CAIRO: The closing ceremony of the World Aids Campaign in Egypt was held Thursday in Zamalek’s Sawy Cultural Wheel.
Events and activities organized during the campaign, which ran under the slogan “For a positive life.be positive, were designed to raise awareness of HIV and AIDS in Egypt and, in particular, to dispel misconceptions about how the disease is transmitted.
UN Resident Coordinator James Rawley explained that such misconceptions are widely-held; he cited a survey which found that 50 percent of secondary school students are under the impression that HIV can be caught through drinking from the same glass as an infected person.
Even health professionals are misinformed about the ways by which it is possible to be infected with HIV.
Rawley told the audience that 20 percent of physicians in Egypt falsely believe that it is possible to contract HIV through insect bites, while 30 percent of nurses think that it can be caught by sitting on a toilet seat used by someone who has HIV.
While the incidence of AIDS in Egypt is currently low, Rawley said that the lack of awareness about HIV/AIDS needs to be addressed.
“Prevalence of AIDS is very low in Egypt – it currently stands at 1/10th of 1 percent. A number of high-risk factors threaten this however, he said.
Rawley cited the lack of awareness about AIDS in Egypt, the fact that sexual intercourse is taking place at increasingly younger ages and the lack of approachable testing and counselling services as factors.
Women and girls are at particular risk. “Girls and women are more liable to infection because of the lack of access to information about their reproductive rights, Rawley explained.
Deputy Minister of Health for Preventative Affairs and Primary Healthcare Dr Nasr El-Sayyed welcomed the World Aids Campaign, telling the audience that holding an event like this would have been unthinkable before.
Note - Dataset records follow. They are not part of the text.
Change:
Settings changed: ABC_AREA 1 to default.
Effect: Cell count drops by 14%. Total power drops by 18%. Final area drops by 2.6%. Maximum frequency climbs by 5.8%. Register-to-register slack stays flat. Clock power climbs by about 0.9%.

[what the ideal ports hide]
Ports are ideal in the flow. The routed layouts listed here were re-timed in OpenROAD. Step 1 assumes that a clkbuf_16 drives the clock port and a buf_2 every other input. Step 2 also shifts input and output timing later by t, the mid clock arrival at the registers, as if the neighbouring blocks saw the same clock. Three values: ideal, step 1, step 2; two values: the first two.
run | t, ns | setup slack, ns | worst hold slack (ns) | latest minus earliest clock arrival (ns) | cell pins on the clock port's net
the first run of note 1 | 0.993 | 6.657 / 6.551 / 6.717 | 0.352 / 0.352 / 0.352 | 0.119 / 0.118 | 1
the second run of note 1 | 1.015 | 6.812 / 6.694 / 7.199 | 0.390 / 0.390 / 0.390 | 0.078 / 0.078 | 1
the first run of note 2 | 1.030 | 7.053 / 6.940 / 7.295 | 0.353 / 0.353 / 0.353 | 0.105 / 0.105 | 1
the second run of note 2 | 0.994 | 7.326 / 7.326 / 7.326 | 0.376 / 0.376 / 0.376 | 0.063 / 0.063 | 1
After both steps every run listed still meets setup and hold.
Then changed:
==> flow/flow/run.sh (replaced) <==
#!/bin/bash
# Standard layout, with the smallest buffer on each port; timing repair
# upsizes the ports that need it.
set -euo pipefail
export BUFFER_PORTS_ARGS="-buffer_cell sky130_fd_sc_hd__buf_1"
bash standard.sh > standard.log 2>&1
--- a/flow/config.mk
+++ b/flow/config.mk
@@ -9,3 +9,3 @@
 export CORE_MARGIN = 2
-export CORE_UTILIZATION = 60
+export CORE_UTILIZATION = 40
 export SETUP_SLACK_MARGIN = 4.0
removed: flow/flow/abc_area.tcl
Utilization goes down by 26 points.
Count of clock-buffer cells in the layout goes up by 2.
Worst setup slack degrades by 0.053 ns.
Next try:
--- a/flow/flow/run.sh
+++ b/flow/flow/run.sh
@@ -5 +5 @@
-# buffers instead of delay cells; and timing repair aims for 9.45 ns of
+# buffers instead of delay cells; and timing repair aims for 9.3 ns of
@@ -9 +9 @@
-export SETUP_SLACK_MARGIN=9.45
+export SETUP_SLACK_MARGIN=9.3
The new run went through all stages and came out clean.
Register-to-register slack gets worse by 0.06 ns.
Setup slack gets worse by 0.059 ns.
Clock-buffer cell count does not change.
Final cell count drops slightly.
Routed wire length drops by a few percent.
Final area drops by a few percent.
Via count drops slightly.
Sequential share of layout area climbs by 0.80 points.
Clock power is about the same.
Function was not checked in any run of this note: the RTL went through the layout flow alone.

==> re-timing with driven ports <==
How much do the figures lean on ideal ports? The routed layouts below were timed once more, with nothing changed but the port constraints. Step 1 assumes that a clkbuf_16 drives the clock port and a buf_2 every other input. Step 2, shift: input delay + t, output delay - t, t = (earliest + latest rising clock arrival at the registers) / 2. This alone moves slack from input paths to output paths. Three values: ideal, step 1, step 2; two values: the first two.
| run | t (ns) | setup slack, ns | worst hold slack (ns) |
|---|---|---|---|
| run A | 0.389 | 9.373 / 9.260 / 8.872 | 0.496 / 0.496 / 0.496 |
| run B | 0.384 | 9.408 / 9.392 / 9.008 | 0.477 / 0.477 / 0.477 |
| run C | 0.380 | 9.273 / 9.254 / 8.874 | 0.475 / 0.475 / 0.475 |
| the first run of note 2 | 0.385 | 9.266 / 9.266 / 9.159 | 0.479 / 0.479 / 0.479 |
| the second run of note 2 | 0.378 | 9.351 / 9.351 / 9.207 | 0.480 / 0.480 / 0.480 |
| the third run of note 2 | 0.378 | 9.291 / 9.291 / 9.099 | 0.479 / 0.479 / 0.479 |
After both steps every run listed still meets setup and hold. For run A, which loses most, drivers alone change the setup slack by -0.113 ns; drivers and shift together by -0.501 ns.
“I wish we’d started this campaign 15 years ago, but in the 1980s there was a real stigma surrounding AIDS and resistance to discussing it openly, he said.
El-Sayyed told the audience that anti-retrovirals are now freely available to those living with HIV, and said that nine mobile testing centers offer anonymous testing.
A short film by Amr Salama was shown in which Egyptians living with HIV described their experiences and, in particular, the stigma and discrimination they suffer.
Commenting on the film, UNICEF Goodwill Ambassador Khaled Abol Naga pointed out that HIV is transmitted in exactly the same ways as Hepatitis C – through the exchange of blood or semen.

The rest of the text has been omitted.